#### [Dataset records]
========

`config.mk`:
```
export PLATFORM = sky130hd
export DESIGN_NAME = bit_serial_alu_ctrl_flat
export DESIGN_NICKNAME = d
export VERILOG_FILES = /design/src/rtl/bit_serial_alu_ctrl_if.sv /design/src/rtl/bit_serial_alu_ctrl.sv /design/src/flat_wrapper.sv
export SDC_FILE = /design/constraint.sdc
export NUM_CORES = 1
export LEC_CHECK = 0
export CORE_UTILIZATION = 55
export CTS_BUF_LIST = sky130_fd_sc_hd__clkbuf_2
export CTS_CLUSTER_DIAMETER = 80
export DETAILED_ROUTE_END_ITERATION = 16
export HOLD_SLACK_MARGIN = 0.15
export PLACE_DENSITY = 0.89
export SLEW_MARGIN = 20
export SYNTH_ARGS = -nofsm -noshare
export SYNTH_HDL_FRONTEND = slang
export SYNTH_SLANG_ARGS = --single-unit
```
`constraint.sdc`:
```
create_clock -name clk -period 4.4 [get_ports clk]
set_clock_uncertainty 0.05 [all_clocks]
set_input_delay 0.88 -clock clk [delete_from_list [all_inputs] [get_ports clk]]
set_output_delay 0.88 -clock clk [all_outputs]
set_load 0.02 [all_outputs]
```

========

#### [What is required]
Report every line of the data in which "constraint" appears.

#### [Your response]
export SDC_FILE = /design/constraint.sdc
`constraint.sdc`:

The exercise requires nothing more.